With a distinguished faculty of scholars and writers, a dynamic cohort of graduate students, and an abundance of cultural resources in New York City, our graduate program has all of the appeal to attract outstanding applicants with a broad range of viewpoints from around the world. We strive to recruit minority applicants and then nurture their academic concerns, providing them with an environment in which their intellectual interests can thrive and grow.  We work hard to create an intellectual environment where all culturally diverse values are respected and where divergent perspectives can find a voice.  Moreover, while the program respects the wealth of personal characteristics informed by race, ethnicity, gender, religion, sexual orientation, gender identification, and linguistic difference, it further wants individuals to explore the nuanced and complex intersectionalities that occur when these aspects of identity are experienced in real life.

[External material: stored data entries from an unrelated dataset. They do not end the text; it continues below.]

This is an optimization exercise on Yosys and OpenROAD, whose aim is small area and a short achievable clock period, not a production implementation.
RTL that was checked went through simulation tests only; none was proved equivalent to the original.
No functional check of the RTL was part of run 2.
Power and IR drop assume default switching activity.

==> flow/design.v, too long to show whole: its modules and the start of the top module <==
// module matrix_multiplier: 1435 lines
// module mm_fa: 4 lines
// module mm_xn: 3 lines
// module mm_or: 3 lines
module matrix_multiplier #(
  parameter int DATA_WIDTH = 8,
  parameter int A_ROWS = 2,
  parameter int B_COLUMNS = 2,
  parameter int A_COLUMNS_B_ROWS = 2,
  parameter int C_DATA_WIDTH = (2 * DATA_WIDTH) + $clog2(A_COLUMNS_B_ROWS)
) (
  input                           clk_i,
  input                           reset_i,
  input                           valid_i,
  output logic                    valid_o,
  input        [A_ROWS * A_COLUMNS_B_ROWS * DATA_WIDTH-1:0]   a_i,
  input        [A_COLUMNS_B_ROWS * B_COLUMNS * DATA_WIDTH-1:0] b_i,
  output logic [A_ROWS * B_COLUMNS * C_DATA_WIDTH-1:0]         c_o
);
  // ...
==> flow/flow/run.sh <==
#!/bin/bash
# Own flow: the standard layout (standard.sh), with the ports buffered by
# plain buf_1 cells instead of the delay-buffer cell buffer_ports picks itself
# (every input and output port still gets its own buffer), and a clock tree
# built without dummy loads.
set -euo pipefail
export BUFFER_PORTS_ARGS="-buffer_cell sky130_fd_sc_hd__buf_1"
export CTS_ARGS="-sink_clustering_enable -repair_clock_nets -sink_clustering_size 28 -sink_clustering_max_diameter 80 -dont_use_dummy_load"
bash standard.sh > standard.log 2>&1
==> flow/standard.sh <==
#!/bin/bash
# synth_recipe.tcl (not shown) runs the flow's synth.tcl, then flattens the netlist and writes it again
# the make line also repeats each setting of config.mk as NAME=value (left out here)
make -C /OpenROAD-flow-scripts/flow DESIGN_CONFIG=/design/flow/config.mk WORK_HOME=/design/flow/orfs CLKGATE_MAP_FILE= SYNTH_SCRIPT=/design/flow/synth_recipe.tcl "${@:-finish}"
==> flow/config.mk <==
export PLATFORM = sky130hd
export DESIGN_NAME = matrix_multiplier
export DESIGN_NICKNAME = matrix_multiplier
export VERILOG_FILES = /design/flow/design.v
export SDC_FILE = /design/flow/constraint.sdc
export NUM_CORES = 4
export LEC_CHECK = 0
export ABC_CLOCK_PERIOD_IN_PS = 2350
export CAP_MARGIN = 20
export CORE_MARGIN = 2
export CORE_UTILIZATION = 40
export CTS_CLUSTER_DIAMETER = 80
export CTS_CLUSTER_SIZE = 28
export SETUP_SLACK_MARGIN = 4.45
export SLEW_MARGIN = 20
export SYNTH_HIERARCHICAL = 1
==> flow/constraint.sdc <==
create_clock -name core_clock -period 6.8 [get_ports {clk_i}]
set_input_delay 1.3600 -clock core_clock [delete_from_list [all_inputs] [get_ports {clk_i}]]
set_output_delay 1.3600 -clock core_clock [all_outputs]
set_load 0.01 [all_outputs]
==> flow_summary.yaml, run 1 <==
grt:
  grt-ovfl-total: 0
  busiest_layer: "met2"
clock_tree:
  clkLatencyLatePin_ns: 0.62
  cts_num_sinks: 444
  clockBufferDepth: 3
  clk_root_buffer_cell: "clkbuf_16"
  cts_hold_buf: 0
placed_design:
  dp_hpwl_um: 35500
  dp_cells: 2571
pwr:
  peakVddDrop_mv: 0.236
  power.total_mw: 9.87
  p_int_mw: 6.37
  powerClk_mw: 1.59
setup_path:
  rr_startpoint: "b_q[30]$_DFF_P_"
  critPathBufInv: 1
  cp.depth: 1
  reg2reg_slack_ns: 4.42
  reg2reg_depth: 5
floorplan:
  fp.coreArea_mm2: 0.0549
  die_height_um: 239
logic_synthesis:
  syn_inst: 1860
  synth_area_leaders: "dfxtp_1 40%, fa_1 37%, nand2_1 8.8%"
  ys_seq_area_frac: 0.402
  synth-xor-area-share: 0.0277
  ys.flop_type: "dfxtp_1"
route:
  top_layer_used: "met4"
  drcViolationCount: 0
  routedWlPerCell_um: 19.7
  vias: 14000
timing:
  timing.hold.ws_ns: 0.320
  tns_ns: 0
  layout_min_cycle_time_ns: 2.45
hold_path:
  hold_path.class: "reg -> reg"
cells_and_area:
  finish.utilization: 0.469
  drive_gt1_frac: 0.161
  nNonClkInverters: 37
  final-nonclk-buf-share: 0.0859
  flops_and_latches: 444
  seq_area_frac: 0.356
  signal_buffers: 256
  layout_commonest_cell: "nand2_1"
status:
  status: "finished clean"
From an optimization exercise on the open Yosys and OpenROAD flow, aimed at small area; shortcuts taken in it are not production practice. Only simulation tests tie the RTL to the original design; equivalence was not proved. Power and IR drop assume default switching activity.

===== design/flow/config.mk =====
export PLATFORM = sky130hd
export DESIGN_NAME = Calculator
export DESIGN_NICKNAME = Calculator
export VERILOG_FILES = /design/flow/design.v
export SDC_FILE = /design/flow/constraint.sdc
export NUM_CORES = 4
export LEC_CHECK = 0
export CAP_MARGIN = 20
export CORE_MARGIN = 2
export CORE_UTILIZATION = 25
export CTS_BUF_LIST = sky130_fd_sc_hd__clkbuf_4
export SLEW_MARGIN = 20

===== design/flow/design.v =====
module Calculator (
    input clk,
    input rst,
    input [1:0] InpNum,
    input InpSign,
    input [1:0] OP,
    output [6:0] InpSeg,
    output [6:0] ResSegUnits,
    output [6:0] ResSegTens,
    output [6:0] ResSegHundreds,
    output [6:0] SignSeg,
    output [6:0] ResSignSeg,
    output reg ZeroFlag,
    output SignFlag,
    output reg zeroResult
);
    reg [2:0] c;
    reg [1:0] pop;
    reg [3:0] U, T;
    reg S;
    wire [3:0] nU, nT;
    wire nS, nZF, nZR, hold;
    wire [2:0] nc;
    calc_comb cc (
        .U(U), .T(T), .S(S), .pop(pop), .c(c), .ni(InpNum), .s(InpSign),
        .nU(nU), .nT(nT), .nS(nS), .nZF(nZF), .nZR(nZR), .nc(nc), .hold(hold), .rst(rst),
        .segU(ResSegUnits), .segT(ResSegTens), .segH(ResSegHundreds), .segI(InpSeg));
    always @(posedge clk) begin
        c <= nc;
        pop <= OP;
        U <= nU;
        T <= nT;
        S <= nS;
        if (!hold) begin
            ZeroFlag <= nZF;
            zeroResult <= nZR;
        end
    end
    assign SignSeg = {InpSign, 6'b111111};
    assign ResSignSeg = {S, 6'b111111};
    assign SignFlag = S;
endmodule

As a means of achieving these goals, the Ph.D. Program in English has established a Committee on English Program Diversity, with the aim of addressing the particular absence of racial diversity among the  program's student body.  Amplifying some already existing practices, the program plans focused outreach to historically Black and Hispanic-serving academic institutions to familiarize prospective applicants with the program and the Graduate Center, thus expanding the diversity of the applicant pool.    Beyond these outreach initiatives, the program will establish even stronger mentoring relationships with all students but with particular mindfulness to the issues that may arise for minority populations in education.  We remain devoted to enhancing our profile as a program committed precisely to the just and equal access to education for all people.  The CUNY Ph.D. Program in English bases its success on the inclusion of all people from different backgrounds and with divergent insights as a contribution to our intellectual vitality and development.